Bu ay başında büyüme oranı açıklandı. Yurtiçi talep artışı durmuştu. Yani enflasyon yaratacak bir durum yoktu.
■ Hemen ardından haziran ayı enflasyon rakamları çıktı. Yüzde eksi 0.90 ile beklenenden de iyiydi. Yılın ilk yarısındaki tüketici enflasyonu yüzde 1.95 gibi çok düşük bir düzeyde kalmıştı.
■ Burada etkili olan faktör tarım üretimindeki bolluktan dolayı gıda fiyatlarındaki gerilemeydi.
■ Dünyada petrol ve emtia fiyatları geriliyordu.
■ Üstelik yılın ikinci yarısında yüksek bazlı veriler devreden çıkacak, enflasyonun düşüşü matematiksel olarak kolaylaşacaktı.
Tüm bu gelişmelerin ardından Merkez Bankası da yıl sonu enflasyon tahmini olan yüzde 6.5'i aşağı yönde revize edebileceğini açıkladı.
Doğal olarak sıra faizlerin düşüşüne geldi.

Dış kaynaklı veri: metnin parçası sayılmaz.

==> src/rtl/hba_gpio_debounce.sv <==
// Per-pin synchronizer plus STABLE/COUNTING debounce filter with optional edge pulses.
// Define GPIO_DEBOUNCE_EDGE_EN to build the pin_rise/pin_fall pulse logic; otherwise both are tied to 0.
module hba_gpio_debounce #(
  parameter int unsigned NUM_PINS        = 4,
  parameter int unsigned SYNC_STAGES     = 2,
  parameter int unsigned DEBOUNCE_CYCLES = 16,
  parameter int unsigned CNT_WIDTH       = $clog2(DEBOUNCE_CYCLES + 1)
) (
  input  logic                hba_clk,
  input  logic                hba_reset_n,
  input  logic                debounce_en,
  input  logic [NUM_PINS-1:0] pin_raw,
  output logic [NUM_PINS-1:0] pin_clean,
  output logic [NUM_PINS-1:0] pin_rise,
  output logic [NUM_PINS-1:0] pin_fall,
  output logic                pin_busy
);

  typedef enum logic {
    ST_STABLE   = 1'b0,
    ST_COUNTING = 1'b1
  } state_e;

  localparam logic [CNT_WIDTH-1:0] CNT_MAX = CNT_WIDTH'(DEBOUNCE_CYCLES);
  localparam logic [CNT_WIDTH-1:0] CNT_ONE = CNT_WIDTH'(1);

  logic [NUM_PINS-1:0]  sync_q [SYNC_STAGES];
  logic [NUM_PINS-1:0]  sync;
  state_e               state_q [NUM_PINS];
  state_e               state_d [NUM_PINS];
  logic [CNT_WIDTH-1:0] cnt_q [NUM_PINS];
  logic [CNT_WIDTH-1:0] cnt_d [NUM_PINS];
  logic [NUM_PINS-1:0]  load;
  logic [NUM_PINS-1:0]  clean_q, clean_d;
  logic                 busy_q, busy_d;

  assign sync = sync_q[SYNC_STAGES-1];

  always_ff @(posedge hba_clk or negedge hba_reset_n) begin
    if (!hba_reset_n) begin
      for (int unsigned s = 0; s < SYNC_STAGES; s++) sync_q[s] <= '0;
      for (int unsigned i = 0; i < NUM_PINS; i++) begin
        state_q[i] <= ST_STABLE;
        cnt_q[i]   <= '0;
      end
      clean_q <= '0;
      busy_q  <= 1'b0;
    end else begin
      sync_q[0] <= pin_raw;
      for (int unsigned s = 1; s < SYNC_STAGES; s++) sync_q[s] <= sync_q[s-1];
      for (int unsigned i = 0; i < NUM_PINS; i++) begin
        state_q[i] <= state_d[i];
        cnt_q[i]   <= cnt_d[i];
      end
      clean_q <= clean_d;
      busy_q  <= busy_d;
    end
  end

  // Bypass forces every pin STABLE and lets the clean level track sync directly.
  always_comb begin
    for (int unsigned i = 0; i < NUM_PINS; i++) begin
      state_d[i] = state_q[i];
      cnt_d[i]   = cnt_q[i];
      load[i]    = 1'b0;
      if (!debounce_en) begin
        state_d[i] = ST_STABLE;
        cnt_d[i]   = '0;
        load[i]    = 1'b1;
      end else begin
        unique case (state_q[i])
          ST_STABLE: begin
            if (sync[i] != clean_q[i]) begin
              state_d[i] = ST_COUNTING;
              cnt_d[i]   = CNT_ONE;
            end else begin
              cnt_d[i] = '0;
            end
          end
          ST_COUNTING: begin
            if (sync[i] == clean_q[i]) begin
              state_d[i] = ST_STABLE;
              cnt_d[i]   = '0;
            end else if (cnt_q[i] == CNT_MAX) begin
              state_d[i] = ST_STABLE;
              cnt_d[i]   = '0;
              load[i]    = 1'b1;
            end else begin
              cnt_d[i] = cnt_q[i] + CNT_ONE;
            end
          end
        endcase
      end
    end
  end

  always_comb begin
    clean_d = clean_q;
    busy_d  = 1'b0;
    for (int unsigned i = 0; i < NUM_PINS; i++) begin
      if (load[i]) clean_d[i] = sync[i];
      if (state_d[i] == ST_COUNTING) busy_d = 1'b1;
    end
  end

  assign pin_clean = clean_q;
  assign pin_busy  = busy_q;

`ifdef GPIO_DEBOUNCE_EDGE_EN
  logic [NUM_PINS-1:0] rise_q, fall_q;

  always_ff @(posedge hba_clk or negedge hba_reset_n) begin
    if (!hba_reset_n) begin
      rise_q <= '0;
      fall_q <= '0;
    end else begin
      rise_q <= clean_d & ~clean_q;
      fall_q <= ~clean_d & clean_q;
    end
  end

  assign pin_rise = rise_q;
  assign pin_fall = fall_q;
`else
  assign pin_rise = '0;
  assign pin_fall = '0;
`endif

endmodule
==> config.mk <==
export PLATFORM = sky130hd
export DESIGN_NAME = hba_gpio_debounce
export DESIGN_NICKNAME = d
export VERILOG_FILES = /design/src/rtl/hba_gpio_debounce.sv
export SDC_FILE = /design/constraint.sdc
export NUM_CORES = 1
export LEC_CHECK = 0
export CAP_MARGIN = 30
export CELL_PAD_IN_SITES_DETAIL_PLACEMENT = 0
export CELL_PAD_IN_SITES_GLOBAL_PLACEMENT = 2
export CORE_MARGIN = 2
export CORE_UTILIZATION = 39
export CTS_BUF_LIST = sky130_fd_sc_hd__clkbuf_16
export DETAILED_ROUTE_END_ITERATION = 12
export GPL_TIMING_DRIVEN = 0
export PLACE_DENSITY = 0.81
export REMOVE_ABC_BUFFERS = 1
export SLEW_MARGIN = 25
export SYNTH_ARGS = -nofsm -noshare
export SYNTH_HDL_FRONTEND = slang
export SYNTH_SLANG_ARGS = --single-unit
==> constraint.sdc <==
create_clock -name hba_clk -period 3.6 [get_ports hba_clk]
set_input_delay 0.36 -clock hba_clk [delete_from_list [all_inputs] [get_ports hba_clk]]
set_output_delay 0.36 -clock hba_clk [all_outputs]
set_load 0.1 [all_outputs]
==> results.md <==
* Post-synthesis sequential area ratio at a little under three fifths
* Initial antenna violation count at 0
* P_leak at ~0.86 nW
* Drt pass-1 iters at 2
* Setup tns final at 0 ns
* Clock skew at about 0.0037 ns
* Worst skew pair latency at about 0.28 ns
* GRT Max-Usage Layer: met2
* Cell Chain, Critical Path: clkdlybuf4s50_1
* Post-CTS Resized at 0
* DR DRC count at 0
* Die ar. at 0.00471 mm²
* Chip height at 68.6 µm
* Slew HR at roughly a third
* HP Class: input port to async pin
* Area leader, netlist: dfrtp_1
* Measured slew at the worst slew-check pin at 0.967 ns
* Via count at 990
* H-tree level count at 2
* Post-Syn Area at ~0.0016 mm²
* Row count at 23
* Grt met1 use at 14.9%
* Pwr Density at approximately 530 mW/mm²
* WP data required at 3.24 ns
* Vias in the first global route at around 1k
* TritonCTS clock tree: built
* Fillers at roughly 350
* #FFs+latches synth at 37
* Postcts setup bufs at 0
* Max-cap violations at 0
* Critical Path Sink Type: output pin
* Max-slew violations at 0
* Multiplexer area fraction after synthesis at under 10%
* R2r worst-path depth at 5
* Multi-input gate area at 603 µm²
* Fin crit share at between 60% and 70%
* Routability cong. at around 0.7
* Synthesis warning total at 0
* I/O Pins at 20
* Worst vdd ir at approximately 0.35 mV
* Cell variety after synth at 21
* Clk pin slew, worst setup/hold paths at around 0.05 ns
* Slowest CP cell: clkdlybuf4s50_1
* DP Wirelength at between 1.5 and 2 mm
* Post-cts hold buffer count at 0
* Final hold slack at ~0.016 ns
* Setup Viol. Count Final at 0
* Die width at a little under 70 µm
* Mapped Avg Cell Area at 11.6 µm²
* DRT Wirelength at 2.47 mm
* Initial Util at 40.7%
* Core area at ~0.0040 mm²
* Initial DRC count at between 40 and 50
* Post-synthesis adder-cell area fraction at around 6.1%
* Crit Path Class: flop to output pin
* Run status: finished clean
* Clock Path Buffers at 2
* Largest family of logic cells by synthesized area: simple AND/OR/NAND/NOR gates
* Crit path DAT at roughly 1.8 ns
* FF-to-FF setup slack at 2.14 ns
* GRT Resource Usage Total at 13.2%
* Min cycle time layout at 2.18 ns
* Top Family by Delay on Critical Path: buffers and inverters
* Final nets at 172
* Vias/cell at around 4.8
* Worst Setup Start Kind: flop
* Grt ovf at 0
* Layout cells sized above 1 at between 7 and 8%
* Largest net degree at the start of global routing at 23
* Drt wl/cell at ~12 µm
* Port bufs at 11
* Global-route track usage on met2 at 21.0%
* Compound-Gate Fraction of Synth Area at 5.23%
* Clk sinks at 37
* Max Clk Rate at between 400 and 500 MHz
* Top cell type's share of synthesized area at 56.9%
* Area Overhead vs Synth at 17.8%
* # diodes at 0
* RSZ-0062 raised after global routing: false
* CP max stage delay at ~1.2 ns
* Post-Synth XOR/XNOR Area at between 7 and 8%
* Simple-gate share of the synthesized area at a little over an eighth
* Register Area at ~930 µm²
* Levels on crit path at 1
* WP buf/inv at 1
* Cells after Synth at 140
* Num CTS Buffers at 5
* Crit path max fanout at 3
* Synth top area cells: dfrtp_1 (57%), ha_1 (6.1%), xor2_1 (5.9%)
* Endpoints failing hold at 0
* M3 GR Usage at approximately 5%
* Number of routed nets with antenna violations at 0
* First-pass GRT wire length at 4.41 mm
* Root Buffer: clkbuf_16
-- stage by stage --
stage | utilization [%] | power (mW) | instance area, µm² | setup slack [ns] | instances
after floorplan | - | 0.576 | 1590 | 1.95 | 138
after global placement | 44.0 | 0.615 | 1760 | 1.36 | 199
after detailed placement | 44.6 | 0.621 | 1780 | 1.70 | 200
after CTS | 47.9 | 1.03 | 1920 | 1.40 | 207
after global routing | 47.9 | 1.05 | 1920 | 1.38 | 207
final | 47.9 | 1.01 | 1920 | 1.42 | 207
-- sequential cells by signal (all words and copies together) (netlist names) --
| register | flops |
|---|---|
| pin_clean | 4 |
| sync_q | 4 |
| pin_busy | 1 |
| cnt_q | 20 |
| state_q | 4 |
| sync | 4 |
-- cell families after synthesis --
family	after synthesis
adders and majority gates	8
AOI/OAI and AO/OA	15
and+or+nand+nor	36
xor gates and xnor gates	14
DFF	37
buffers and inverters	25
other	1
muxes	4
-- power by group --
part	internal [mW]	switching, mW
Combinational	0.0366	0.121
Clock	0.247	0.148
Sequential	0.438	0.0171
-- final cells by class --
type	instances	share of cell area [%]
Clock buffer	5	6.53
Clock inverter	2	0.392
Inverter	16	3.13
Multi-Input combinational cell	85	31.5
Sequential cell	37	48.3
Tap cell	50	3.26
Timing Repair Buffer	12	6.92
-- Yosys cell counts (all sizes together) --
cell type	count
dfrtp	37
inv	16
nor2	11
xor2	11
buf	9
ha	8
nand3	8
a21oi	7
and4	4
mux2	4
nand4	4
o211ai	4
o21ai	4
nand2b	3
nand4bb	3
xnor2	3
nand3b	2
conb	1
nor4	1
-- cell usage in the layout, fill, tap and decap left out --
cell / instances
nand3_1: 7
and4_1: 4
nand3b_1: 2
nor2_1: 11
dfrtp_1: 37
mux2_2: 4
buf_2: 1
o21ai_0: 4
ha_1: 8
nand4bb_1: 3
o211ai_1: 4
clkbuf_16: 5
nand3_2: 1
nor4_1: 1
nand2b_1: 3
inv_1: 17
xor2_1: 11
a21oi_1: 7
xnor2_1: 3
buf_16: 1
conb_1: 8
clkdlybuf4s50_1: 10
clkinv_1: 1
nand4_1: 4
-- worst paths after layout --
| path | startpoint | end |
|---|---|---|
| worst max-delay path | pin_clean[3] | pin_clean[3] |
| worst min-delay path | hba_reset_n | pin_clean[0] |
| worst max register to register | cnt_q[0] | pin_clean[3] |
| worst min register to register | sync_q[7] | sync[3] |
| max in group asynchronous | hba_reset_n | cnt_q[4] |
| min in group hba_clk | sync_q[7] | sync[3] |
-- routing by layer --
layer / routed length (µm) / vias to the layer above
li1: - / 488
met1: 1120 / 480
met2: 1180 / 16
met3: 97 / 6
met4: 65 / 0
met5: 0 / -
Power figures use the tool's default switching activity.
==> edit: new RTL, same flow settings <==
Build with the macro `GPIO_DEBOUNCE_EDGE_EN` defined.
--- a/src/rtl/hba_gpio_debounce.sv
+++ b/src/rtl/hba_gpio_debounce.sv
@@ -1,4 +1,6 @@
 // Per-pin synchronizer plus STABLE/COUNTING debounce filter with optional edge pulses.
 // Define GPIO_DEBOUNCE_EDGE_EN to build the pin_rise/pin_fall pulse logic; otherwise both are tied to 0.
+`define GPIO_DEBOUNCE_EDGE_EN
+
 module hba_gpio_debounce #(
   parameter int unsigned NUM_PINS        = 4,
Function: changed (Yosys sat finds a counterexample within 4 cycles, from zero or initial values and one cycle with hba_reset_n low).
==> edit against the original RTL <==
  * Sequential share of layout area grew 1.4 points
  * Sequential cell count grew 8
  * Setup slack lost 44 ps
  * Routed wire length grew 30%
  * Final cell count grew 13%
  * Power grew 13%
  * Critical path depth is the same
  * Cell area grew 18%
  * Global-route usage grew 0.51 points
  * Via count grew 22%
  * Synthesized area grew 14%
  * Critical path type unchanged
  * Largest cell class unchanged
  * Largest power group unchanged
==> edit: results (changes against the original RTL) <==
status complete, no violations (unchanged); synth warn 0 (unchanged); DR vias 1203 (was 990); final net count 194 (was 172); Synth Instances 153 (was 140); routed wire length 3200 um (was 2470 um); global-route wire length before repair 5580 um (was 4410 um); Num CTS Buffers 5 (unchanged); Worst-Margin Slew 978 ps (was 967 ps); Worst R2R End pin_clean[1] (was pin_clean[3]); Hold WS 14.0 ps (was 15.9 ps); total track usage 13.7% (was 13.2%); area post-placement 0.00213 sq mm (was 0.00178 sq mm); First-pass DRT Iterations 4 (was 2); Final Skew 3.06 ps (was 3.69 ps); VDD IR max 282 uV (was 348 uV); Post-synth top flop dfrtp_1 (unchanged); number of global-route vias before repair 1264 (was 1023); PortBufs 19 (was 11); largest cells by area after synthesis dfrtp_1, ha_1, xor2_1 (unchanged); CP endpoint pin_clean[1] (was pin_clean[3]); top post-synthesis cells by count dfrtp_1, inv_1, a21oi_1, nor2_1, xor2_1 (was dfrtp_1, inv_1, nor2_1, xor2_1); post-synth cell types 25 (was 21); clk_lat worst skew 270 ps; Placed Cells 226 (was 200); clk slew on worst S/H paths 60 ps; arrival time of the worst setup path 1860 ps (was 1820 ps); reg-to-reg slack, setup 2120 ps (was 2140 ps); Worst Setup SP pin_clean[1] (was pin_clean[3]); Worst Path Max Fanout 5 (was 3); initial antenna violation count 0 (unchanged); Initial DRC Count 71 (was 41); largest net degree at the start of global routing 30 (was 23); H-tree Lvls 2 (unchanged); Setup Slack @ Placement 1670 ps (was 1700 ps); Max Freq 450 MHz (was 459 MHz); slowest stage delay, CP 1170 ps (was 1150 ps); CTS Root Cell clkbuf_16 (unchanged); post-DP HPWL 2360 um (was 1830 um); leakage 1.01 nW (was 0.863 nW); sequential-to-total area share from yosys stat 60.4% (was 56.9%); FILL cells 428 (was 354); antenna cells 0 (unchanged); Vias/cell 5.16 (was 4.78); Critical R2R Launch cnt_q[10] (was cnt_q[0]); ratio of cells with drive above 1 in the final layout 6.70% (was 7.64%); async set-reset flop share out of synthesis 100% (unchanged); Slowest cell on crit path clkdlybuf4s50_1 (unchanged); GPL Wtd Cong 0.689 (was 0.703)
[edit: where the power goes]
group	total [W]	switching [W]	internal, W
Clock	0.000410	0.000162	0.000248
Sequential	0.000553	0.0000214	0.000532
Combinational	0.000177	0.000128	0.0000488
[edit: worst min path at each step]
| stage | from | to | depth (start not counted) |
|---|---|---|---|
| 5_1_grt | hba_reset_n | pin_rise[0] | 1 |
| 3_5_place_dp | hba_reset_n | pin_rise[0] | 1 |
| 4_1_cts | hba_reset_n | pin_rise[0] | 1 |
| 2_1_floorplan | hba_reset_n | cnt_q[0] | 0 |
| 3_3_place_gp | sync_q[5] | sync[1] | 0 |
| 6_report | hba_reset_n | cnt_q[7] | 1 |
[edit: cells by family (layout without fill, tap and decap cells)]
kind of cell	Yosys count	count (layout)	synth area share (%)
flip-flops	45	45	60.4
multiplexers	4	4	2.62
AND/OR/NAND/NOR	46	46	15.7
buffers and inverters	19	45	3.89
AO/OA/AOI/OAI	19	19	6.31
adder cells (fa/ha/maj)	8	8	5.37
XOR/XNOR	12	12	5.64
[edit: worst reg2reg max path: stages (launching register included)]
cell and delay (ps):
dfrtp_1 410, inv_1 70, ha_1 160, nand2b_1 100, o31a_1 310, mux2_4 310
[edit: layer usage]
metal | track usage (%) | routed length, um | vias to the layer above | part of all wire (%)
met5 | 0 | 0 | - | 0
met4 | 4.94 | 34 | 0 | 1.1
met3 | 4.01 | 109 | 5 | 3.4
met2 | 22.4 | 1580 | 19 | 49
met1 | 17.3 | 1480 | 604 | 46
li1 | - | - | 575 | -
[edit: layout make-up]
class,count,area [sq um],area share [%]
multi-input combinational,89,664,29.4
inverter,18,67.6,2.99
clock inverter,2,7.51,0.332
timing repair buffer,20,205,9.07
clock buffer,5,125,5.53
sequential,45,1130,49.8
tap,54,67.6,2.99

Bunun yanında dünyada da faizler merkez bankalarınca düşürülüyor veya düşüyordu. Hatta negatif faizler giderek yaygınlık kazanıyor.
İLK MESAJ: İşte bu gelişmelerin ardından gözler Merkez Bankası na çevrildi. Merkez Bankası Başkanı Erdem Başçı, Elazığ'da ilk mesajını verdi: "Uçak yere indi, yumuşak inişi tamamladık. Ama kemerleri hemen çözmeyelim." Mesaj açık, işler iyi gidiyor ama acele etmeyelim, ihtiyatlı olalım, şeklindeydi.
BÜTÇE SIKINTISI: Bu beklentilerle Para Politikası Kurulu yaklaşırken haziran ayı bütçe rakamları yayımlandı. Bütçede dengeler tam bir bozulmaya işaret ediyordu. Bir ayda 6 milyar lirayı geçen açıkla yılın ilk yarı bütçe performansı seçim dönemi olan bir önceki yıla göre ciddi bir bozulma gösterdi. Yerel yönetimlere ve tarım kesimine ödemeler yapılmıştı. Maliye politikası böylesine gevşetilirken buna para politikasının eşlik etmesi zordu. Uzun bir aradan sonra bütçede ilk kez yaşanan bu bozulmanın devam edip etmeyeceği çok belirleyici olacak.
Açıklamada buna işaret edilmedi, faizi düşürmeme gerekçesi olarak "Küresel ekonomik belirsizliklere" dikkat çekildi.
Fiili indirim zaten var faiz % 8'in altında
Ancak Merkez Bankası'nın faiz kararı açıklamasında önemli bir ayrıntı vardı. Açıklamadan "Gerektiğinde ek parasal sıkılaştırmaya gidebiliriz" sözü çıkarıldı. Bu da faizlerin yönü hakkında net bilgi veriyor. Faizler düşürülmesine düşürülecek, artırılma ihtimali yok. Yön aşağıya doğru ama acele de edilmeyecek. Politika faizinde durum bu.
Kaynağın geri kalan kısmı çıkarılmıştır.